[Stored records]
## config.mk

```make
export PLATFORM = sky130hd
export DESIGN_NAME = periodic_task_release_scan
export DESIGN_NICKNAME = d
export VERILOG_FILES = /design/src/rtl/ptrs_pkg.sv /design/src/rtl/ptrs_rem.sv /design/src/rtl/ptrs_datapath.sv /design/src/rtl/ptrs_ctrl.sv /design/src/rtl/periodic_task_release_scan.sv
export SDC_FILE = /design/constraint.sdc
export NUM_CORES = 1
export LEC_CHECK = 0
export ABC_AREA = 1
export ABC_CLOCK_PERIOD_IN_PS = 4200
export BUFFER_PORTS_ARGS = -buffer_cell sky130_fd_sc_hd__clkbuf_2
export CORE_MARGIN = 8
export CORE_UTILIZATION = 45
export DETAILED_ROUTE_END_ITERATION = 8
export GPL_ROUTABILITY_DRIVEN = 0
export PLACE_DENSITY_LB_ADDON = 0.05
export SLEW_MARGIN = 25
export SYNTH_ARGS = -nofsm -noshare
export SYNTH_HDL_FRONTEND = slang
export SYNTH_HIERARCHICAL = 1
export SYNTH_SLANG_ARGS = --single-unit
```

## constraint.sdc

```tcl
create_clock -name clk_i -period 4.2 [get_ports clk_i]
set_clock_uncertainty 0.1 [all_clocks]
set_input_delay 0.63 -clock clk_i [delete_from_list [all_inputs] [get_ports clk_i]]
set_output_delay 0.63 -clock clk_i [all_outputs]
set_load 0.01 [all_outputs]
```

About this task: A single number is required: how many lines in these records contain "constraint".

Response to the task: 2